Pandemis perispersa

Scientific classification
- Domain: Eukaryota
- Kingdom: Animalia
- Phylum: Arthropoda
- Class: Insecta
- Order: Lepidoptera
- Family: Tortricidae
- Genus: Pandemis
- Species: P. perispersa
- Binomial name: Pandemis perispersa (Diakonoff, 1970)
- Synonyms: Parapandemis perispersa Diakonoff, 1970;

= Pandemis perispersa =

- Authority: (Diakonoff, 1970)
- Synonyms: Parapandemis perispersa Diakonoff, 1970

Species of moth

Pandemis perispersa is a moth of the family Tortricidae. It is found in north Madagascar.
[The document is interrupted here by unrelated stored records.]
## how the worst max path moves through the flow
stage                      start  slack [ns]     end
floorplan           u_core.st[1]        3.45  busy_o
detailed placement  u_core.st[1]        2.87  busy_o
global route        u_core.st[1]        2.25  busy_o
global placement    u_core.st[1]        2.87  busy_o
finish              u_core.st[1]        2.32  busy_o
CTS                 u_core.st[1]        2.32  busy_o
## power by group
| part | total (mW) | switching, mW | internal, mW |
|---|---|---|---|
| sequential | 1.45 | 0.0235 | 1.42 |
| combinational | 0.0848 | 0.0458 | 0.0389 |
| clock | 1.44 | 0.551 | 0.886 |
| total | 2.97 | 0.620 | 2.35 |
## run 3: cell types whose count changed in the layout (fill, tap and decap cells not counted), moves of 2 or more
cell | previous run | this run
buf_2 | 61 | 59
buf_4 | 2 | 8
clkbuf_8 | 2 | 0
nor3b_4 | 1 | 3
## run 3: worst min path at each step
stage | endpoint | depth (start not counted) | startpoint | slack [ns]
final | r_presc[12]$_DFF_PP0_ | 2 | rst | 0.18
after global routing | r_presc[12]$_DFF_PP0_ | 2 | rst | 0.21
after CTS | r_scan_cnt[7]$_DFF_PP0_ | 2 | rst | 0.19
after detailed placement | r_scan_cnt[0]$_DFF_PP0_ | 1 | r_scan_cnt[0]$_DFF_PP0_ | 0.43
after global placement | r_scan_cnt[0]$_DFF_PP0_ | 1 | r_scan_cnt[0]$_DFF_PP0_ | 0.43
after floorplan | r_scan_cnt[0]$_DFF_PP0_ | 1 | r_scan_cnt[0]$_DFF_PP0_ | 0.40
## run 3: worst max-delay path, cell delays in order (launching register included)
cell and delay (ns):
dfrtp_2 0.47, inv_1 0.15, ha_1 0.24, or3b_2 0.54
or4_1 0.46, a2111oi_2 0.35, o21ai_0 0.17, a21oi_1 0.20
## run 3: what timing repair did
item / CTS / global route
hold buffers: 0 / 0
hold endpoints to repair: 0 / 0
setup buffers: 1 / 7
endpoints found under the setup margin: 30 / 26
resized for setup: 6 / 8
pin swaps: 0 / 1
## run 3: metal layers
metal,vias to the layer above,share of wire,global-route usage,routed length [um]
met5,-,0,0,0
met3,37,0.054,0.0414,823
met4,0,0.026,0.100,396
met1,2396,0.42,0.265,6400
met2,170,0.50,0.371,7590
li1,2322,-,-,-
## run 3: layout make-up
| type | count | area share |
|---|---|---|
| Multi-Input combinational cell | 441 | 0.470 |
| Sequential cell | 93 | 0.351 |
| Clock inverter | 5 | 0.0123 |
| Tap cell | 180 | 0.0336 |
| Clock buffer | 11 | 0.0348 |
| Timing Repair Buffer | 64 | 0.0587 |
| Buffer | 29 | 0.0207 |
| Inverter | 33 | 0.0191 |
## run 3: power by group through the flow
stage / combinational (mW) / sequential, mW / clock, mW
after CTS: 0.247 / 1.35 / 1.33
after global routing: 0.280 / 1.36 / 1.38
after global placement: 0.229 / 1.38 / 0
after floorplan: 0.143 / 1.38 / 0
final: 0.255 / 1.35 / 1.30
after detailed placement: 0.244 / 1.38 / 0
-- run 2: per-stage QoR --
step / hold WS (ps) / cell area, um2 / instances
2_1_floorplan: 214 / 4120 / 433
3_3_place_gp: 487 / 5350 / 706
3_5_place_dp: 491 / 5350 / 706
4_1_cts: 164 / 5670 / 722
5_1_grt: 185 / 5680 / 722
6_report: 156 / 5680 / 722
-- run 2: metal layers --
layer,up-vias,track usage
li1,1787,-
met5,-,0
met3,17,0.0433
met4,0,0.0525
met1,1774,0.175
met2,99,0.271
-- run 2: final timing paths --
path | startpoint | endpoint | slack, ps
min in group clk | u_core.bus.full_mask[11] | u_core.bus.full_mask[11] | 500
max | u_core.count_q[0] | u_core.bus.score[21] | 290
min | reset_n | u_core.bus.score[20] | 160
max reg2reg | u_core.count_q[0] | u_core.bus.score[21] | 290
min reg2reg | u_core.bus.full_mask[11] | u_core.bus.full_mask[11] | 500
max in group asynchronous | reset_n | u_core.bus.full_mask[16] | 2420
--- src/rtl/rf_sb_bypass.sv ---
// rtl/rf_sb_bypass.sv - register file with per-register pending scoreboard and write-to-read bypass
module rf_sb_bypass #(
    parameter int DATA_W   = 32,
    parameter int ADDR_W   = 5,
    parameter int ZERO_REG = 1
) (
    input  logic              i_clk,
    input  logic              i_rst_n,
    input  logic [ADDR_W-1:0] i_rd_addr1,
    input  logic [ADDR_W-1:0] i_rd_addr2,
    output logic [DATA_W-1:0] o_rd_data1,
    output logic [DATA_W-1:0] o_rd_data2,
    output logic              o_rd_busy1,
    output logic              o_rd_busy2,
    input  logic              i_wr_en,
    input  logic [ADDR_W-1:0] i_wr_addr,
    input  logic [DATA_W-1:0] i_wr_data,
    input  logic              i_alloc_en,
    input  logic [ADDR_W-1:0] i_alloc_addr,
    output logic [ADDR_W:0]   o_pending_cnt
);

    localparam int DEPTH = 1 << ADDR_W;

    logic [DATA_W-1:0] mem [DEPTH];
    logic [DEPTH-1:0]  pend;
    logic [DEPTH-1:0]  pend_nxt;
    logic [ADDR_W:0]   cnt;

    logic wr_ok;
    logic al_ok;
    logic byp_ok;
    logic cnt_inc;
    logic cnt_dec;

    function automatic logic is_prot(input logic [ADDR_W-1:0] a);
        return (ZERO_REG != 0) && (a == '0);
    endfunction

    assign wr_ok  = i_wr_en && !is_prot(i_wr_addr);
    assign al_ok  = i_alloc_en && !is_prot(i_alloc_addr);
    // A write held during reset is discarded, so it must not be forwarded either.
    assign byp_ok = wr_ok && i_rst_n;

    always_comb begin
        pend_nxt = pend;
        if (wr_ok) pend_nxt[i_wr_addr] = 1'b0;
        if (al_ok) pend_nxt[i_alloc_addr] = 1'b1;
    end

    // A same-edge write and allocate to one register leaves it pending, so no decrement.
    assign cnt_inc = al_ok && !pend[i_alloc_addr];
    assign cnt_dec = wr_ok && pend[i_wr_addr] && !(al_ok && (i_alloc_addr == i_wr_addr));

    always_ff @(posedge i_clk or negedge i_rst_n) begin
        if (!i_rst_n) begin
            for (int i = 0; i < DEPTH; i++) mem[i] <= '0;
        end else if (wr_ok) begin
            mem[i_wr_addr] <= i_wr_data;
        end
    end

    always_ff @(posedge i_clk or negedge i_rst_n) begin
        if (!i_rst_n) begin
            pend <= '0;
            cnt  <= '0;
        end else begin
            pend <= pend_nxt;
            cnt  <= cnt + (ADDR_W+1)'(cnt_inc) - (ADDR_W+1)'(cnt_dec);
        end
    end

    assign o_pending_cnt = cnt;

    always_comb begin
        o_rd_data1 = mem[i_rd_addr1];
        o_rd_busy1 = pend[i_rd_addr1];
        if (is_prot(i_rd_addr1)) begin
            o_rd_data1 = '0;
            o_rd_busy1 = 1'b0;
        end else if (byp_ok && (i_wr_addr == i_rd_addr1)) begin
            o_rd_data1 = i_wr_data;
            o_rd_busy1 = 1'b0;
        end
    end

    always_comb begin
        o_rd_data2 = mem[i_rd_addr2];
        o_rd_busy2 = pend[i_rd_addr2];
        if (is_prot(i_rd_addr2)) begin
            o_rd_data2 = '0;
            o_rd_busy2 = 1'b0;
        end else if (byp_ok && (i_wr_addr == i_rd_addr2)) begin
            o_rd_data2 = i_wr_data;
            o_rd_busy2 = 1'b0;
        end
    end

endmodule
--- config.mk ---
export PLATFORM = sky130hd
export DESIGN_NAME = rf_sb_bypass
export DESIGN_NICKNAME = d
export VERILOG_FILES = /design/src/rtl/rf_sb_bypass.sv
export SDC_FILE = /design/constraint.sdc
export NUM_CORES = 2
export LEC_CHECK = 0
export CAP_MARGIN = 10
export CELL_PAD_IN_SITES_DETAIL_PLACEMENT = 0
export CELL_PAD_IN_SITES_GLOBAL_PLACEMENT = 2
export CORE_AREA = 2 2 344 346
export CTS_CLUSTER_SIZE = 28
export DETAILED_ROUTE_END_ITERATION = 16
export DIE_AREA = 0 0 346 348
export GPL_TIMING_DRIVEN = 0
export PLACE_DENSITY_LB_ADDON = 0.1
export SYNTH_ARGS = -nofsm -noshare
export SYNTH_HDL_FRONTEND = slang
export SYNTH_SLANG_ARGS = --single-unit
export TNS_END_PERCENT = 100
--- constraint.sdc ---
create_clock -name i_clk -period 7.8 [get_ports i_clk]
set_input_delay 2.34 -clock i_clk [delete_from_list [all_inputs] [get_ports i_clk]]
set_output_delay 2.34 -clock i_clk [all_outputs]
set_load 0.005 [all_outputs]
# --- Yosys cells after proc, flatten, opt, wreduce, memory -nomap -nowiden ---
# Cells that the tools add are included.
totals:
  out_inout_bits: 72
  mem_count: 0
  regBits: 1062
  ramBits: 0
  romBits: 0
  latch_bits: 0
classes:
  addsub: 2
  div_mod_pow: 0
  shift: 0
  reduce_logical: 20
  eq_ne: 3
  muxes: 31
  bitwise: 6
  n_mul: 0
  magnitude_cmp: 10
op_table:
  columns: ["op", "count"]
  rows:
  - ["$bwmux 1024", 1]
  - ["$mux 32", 11]
  - ["$bmux 32 s5", 2]
  - ["$demux 32 s5", 1]
  - ["$and 32x32->32", 1]
  - ["$not 32->32", 1]
  - ["$or 32x32->32", 1]
  - ["$lt 5x6->1 const B", 4]
  - ["$bmux 1 s5", 4]
  - ["$logic_not 5->1", 4]
  - ["$ge 6x6->1 const B", 3]
  - ["$not 5->6", 3]
  - ["$eq 5x5->1", 3]
  - ["$logic_and 1x1->1", 12]
  - ["$demux 1 s5", 2]
  - ["$ge 5x1->1 const B", 2]
  - ["$mux 1", 10]
  - ["$add 6x1->6", 1]
  - ["$lt 6x1->1 const B", 1]
  - ["$sub 6x1->6", 1]
  - ["$logic_not 1->1", 4]

# --- Depth between registers and ports, before layout ---
depth:
  ltp_word: 9
  depth_mapped: 15
  ltp_nobuf: 13

# --- Worst setup path before layout ---
# Ideal clock, no wire load.
synth_path:
  path_type: "input to output"
  from: "input i_rd_addr2[0]"
  to: "output o_rd_data2[10]"
  t_required_ns: 5.460
  t_arrival_ns: 3.947
  setup_slack_ns: 1.513
  cell_stages: 7
  path_cell_list: "buf_2 buf_4 buf_2 mux4_2 a22o_1 nor3_1 a21oi_1"
synth_via:
  elab_chain_cells: 6
  word_cells_on_any_way: 9
synth_lines:
  columns: ["element", "line_no", "source"]
  rows:
  - ["start: declaration", "10", "input logic [ADDR_W-1:0] i_rd_addr2,"]
  - ["$not 5->6 (not written as such)", "88", "o_rd_data2 = mem[i_rd_addr2];"]
  - ["$bmux 32 s5", "88", null]
  - ["$mux 32 (not written as such) (2 in series)", "88", null]
  - ["$mux 32", "93", "end else if (byp_ok && (i_wr_addr == i_rd_addr2)) begin"]
  - ["$mux 32 *", "90", "if (is_prot(i_rd_addr2)) begin"]
  - ["end: declaration", "12", "output logic [DATA_W-1:0] o_rd_data2,"]
# Every way passes the cells marked *; elsewhere a longest branch is shown, timed or not. The select of a mux whose other input is x is not followed.

# --- Worst setup path in the final report ---
layout_path:
  from: "input i_rd_addr2[3]"
  to: "output o_rd_data2[31]"
# Same word-level chain as after synthesis.

==> results.sh <==
export IMPL_cpMostUsedCell="clkdlybuf4s50_1"
export IMPL_maxSlewViolCount=0
export IMPL_fp_coreArea_um2=117000
export IMPL_path_buf_inv=5
export IMPL_ir_drop_uv=230
export IMPL_cts_buffers_inserted=130
export IMPL_endpoint_kind="primary output"
export IMPL_routed_wl_um=237000
export IMPL_fillerInstances=9671
export IMPL_ios=128
export IMPL_grtUsageMet3_pct=12.9
export IMPL_crit_family="buffers and inverters"
export IMPL_clk_transition_reported_paths_ps=50
export IMPL_min_delay_path_class="flip-flop to flip-flop"
export IMPL_worst_slew_pin_slew_ps=1390
export IMPL_grt_pass1_wl_um=329000
export IMPL_start_kind="input port"
export IMPL_antenna_found_initial=7
export IMPL_path_cells="clkdlybuf4s50_1, buf_4, clkbuf_1, nor4_1, inv_1, o21ai_0, a21oi_1, clkdlybuf4s50_1"
export IMPL_clock_latency_ps=780
export IMPL_combPwrFrac_pct=22.1
export IMPL_synthTopCellsByArea="dfrtp_1 46%, mux2_2 22%, mux4_2 18%, mux2i_1 1.9%, buf_2 1.6%"
export IMPL_cts_tree="built"
export IMPL_rrSetupSlack_ps=4540
export IMPL_drive_gt1_share_pct=48.0
export IMPL_grt_pass1_vias=41823
export IMPL_fp_dieH_um=348
export IMPL_place_hpwl_um=165000
export IMPL_routed_via_density=6.99
export IMPL_post_cts_buffers=0
export IMPL_grt_usage_pct=39.5
export IMPL_p_sw_mw=5.05
export IMPL_switching_share_pct=28.9
export IMPL_first_iter_violations=4881
export IMPL_synth_top_cell_area_share_pct=45.9
export IMPL_drc=0
export IMPL_cp_required_ps=5460
export IMPL_htree_levels=4
export IMPL_yosysTopAreaCell="dfrtp_1"
export IMPL_cts_root_buffer="clkbuf_16"
export IMPL_gp_congestion=0.937
export IMPL_outcome="finished, violations left"
export IMPL_synthDistinctLibCells=62
export IMPL_power_total_mw=17.5
export IMPL_hold_ws_ps=483
export IMPL_violations="setup timing"
export IMPL_crit_type="input port to primary output"
export IMPL_p_int_mw=12.4
export IMPL_area_growth_pct=14.2
export IMPL_rsz0062_at_grt="yes"
export IMPL_postSynthAreaPerCell_um2=14.3
export IMPL_cp_max_fo=10
export IMPL_skew_ps=14.6
export IMPL_syn_area_um2=57900
export IMPL_overflow=0
export IMPL_power_density_nw_per_um2=264
export IMPL_synth_nets=4125
export IMPL_io_buffers=112
export IMPL_seqPwrFrac_pct=42.2
export IMPL_synth_seq_cells=1062
export IMPL_hold_buffers=0
export IMPL_gr_usage_met2_pct=58.0
export IMPL_maxCapViolCount=0
export IMPL_wl_per_cell_um=39.9
export IMPL_dominantRegCellSynth="dfrtp_1"
export IMPL_vias=41672
export IMPL_setup_violations=19
export IMPL_gr_usage_met1_pct=52.6
export IMPL_slew_headroom_pct=7.34
export IMPL_ant_nets=0
export IMPL_min_period_ps=7920
export IMPL_synth_edf_count=0
export IMPL_ys_seq_area_share_pct=45.9
export IMPL_chipWidth_um=346
export IMPL_die_area_um2=120000
export IMPL_p_leak_nw=28.6
export IMPL_yosys_warnings=0
export IMPL_drtPass1Iterations=5
export IMPL_cp_arrival_ps=5580
export IMPL_slowest_stage="clkbuf_1"
export IMPL_start_util_pct=49.5
export IMPL_clockPowerShare_pct=35.7
export IMPL_grt_max_degree=149
export IMPL_fmax_ghz=0.126
export IMPL_async_reset_ff_share_pct=100
export IMPL_hold_viol_final=0
export IMPL_clock_sinks=1062
export IMPL_finish_net_count=4384
export IMPL_layout_setup_ws_ps=-121
export IMPL_synth_cells=4062
export IMPL_post_route_period_util_pct=102
export IMPL_top_usage_layer="met2"
export IMPL_slowest_delay_ps=890
export IMPL_num_rows=126
export IMPL_clockBufferDepth=3
==> cells in the mapped netlist (31+ instances only) <==
cell type and number:
a21oi_1 59, o21ai_0 86, nor2_1 113, clkbuf_1 179
mux2i_1 111, nor3_1 85, nor2b_1 49, buf_1 47
nand2_1 64, a22oi_1 51, mux2_2 1108, a22o_1 43
buf_4 31, mux4_2 459, dfrtp_1 1062, buf_2 187
o22ai_1 78
==> timing repair <==
item,in CTS,in global routing
gates resized for setup,155,39
endpoints found under the setup margin,66,42
pin swaps,2,1
==> placed cells by master (no fill, tap or decap), types with 78 or more instances in the layout <==
cell	n
buf_2	150
dfrtp_1	1062
mux4_2	459
clkdlybuf4s50_1	108
o22ai_1	78
clkbuf_1	168
nor2_1	109
mux2_2	1108
mux2i_1	111
o21ai_0	81
clkbuf_16	134
==> worst paths after layout <==
check | startpoint | cells past startpoint | to
setup / recovery | i_rd_addr2[3] | 8 | o_rd_data2[31]
hold / removal | mem[1021] | 1 | mem[1021]
setup reg to reg | pend[27] | 12 | o_pending_cnt[4]
hold reg to reg | mem[1021] | 1 | mem[1021]
max in group asynchronous | i_rst_n | 4 | mem[621]
min in group asynchronous | i_rst_n | 1 | pend[20]
==> cell families after synthesis <==
group	after synthesis	share of synthesized area, %
muxes	1688	41.5
DFF	1062	45.9
buffers and inverters	474	3.93
AOI/OAI and AO/OA	411	4.81
and+or+nand+nor	400	3.45
xor gates and xnor gates	20	0.302
adders and majority gates	7	0.164
==> area by class of cell <==
type	count	area, um2	share of cell area (%)
flip-flops and latches	1062	26600	40.2
diodes	1	2.50	0.00378
repair buffers	132	1500	2.27
clock buffers	197	3850	5.82
plain buffers	454	2460	3.71
multi-input cells	2526	29400	44.4
inverters	15	56.3	0.0851
clock inverters	36	467	0.705
well taps	1536	1920	2.90
==> per-stage QoR <==
stage	util (%)	cells	area [um2]	TNS, ps	setup slack, ps
after floorplan	-	4062	57900	0	1510
after global placement	52.1	5710	61000	-	-45650
after detailed placement	52.5	5729	61400	-45900	-1270
after CTS	56.5	5958	66100	0	3.45
after global routing	56.6	5958	66200	-230	-41.3
final	56.6	5959	66200	-836	-121
==> registers in the layout (all words and copies together) (netlist names) <==
register       cells
mem             1024
pend              32
o_pending_cnt      6
==> power groups by stage <==
stage | clock (mW) | sequential, mW | combinational [mW]
after CTS | 6.25 | 7.34 | 3.83
final | 6.24 | 7.38 | 3.87
after global placement | 0 | 7.43 | 3.69
after floorplan | 0 | 7.15 | 2.66
after detailed placement | 0 | 7.43 | 3.78
after global routing | 6.46 | 7.50 | 4.08
==> worst register-to-register path: cells and delay by family (launching register included) <==
kind / cells / cell delay, ps
flops: 1 / 420
mux: 3 / 1160
fa+ha+maj: 3 / 1000
buf+inv: 1 / 50
compound gates: 1 / 180
xor+xnor: 1 / 130
simple gates: 3 / 250
==> layer usage <==
| metal | wire, um | vias up |
|---|---|---|
| met2 | 104000 | 2429 |
| met4 | 13800 | 4 |
| li1 | - | 16115 |
| met1 | 93800 | 22502 |
| met5 | 25 | - |
| met3 | 25900 | 622 |
No activity file was read; power rests on OpenSTA's default activity.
The female has a wingspan of 30 mm. The head is light ochreous with a long palpus of about five times the eye diameter. The thorax is pale ochreous suffused with light purplish fulvous. The abdomen is pale ochreous with purple points. The forewings are oblong truncate, costa moderately sinuate (wavy). They are light fulvous (tawny) evenly suffused with light grey, with a purple tinge and in certain lights with a golden gloss. The costal edge is narrowly white.

The hindwings are whitish yellow with the apical third suffused with light fulvous and transversed with purplish grey.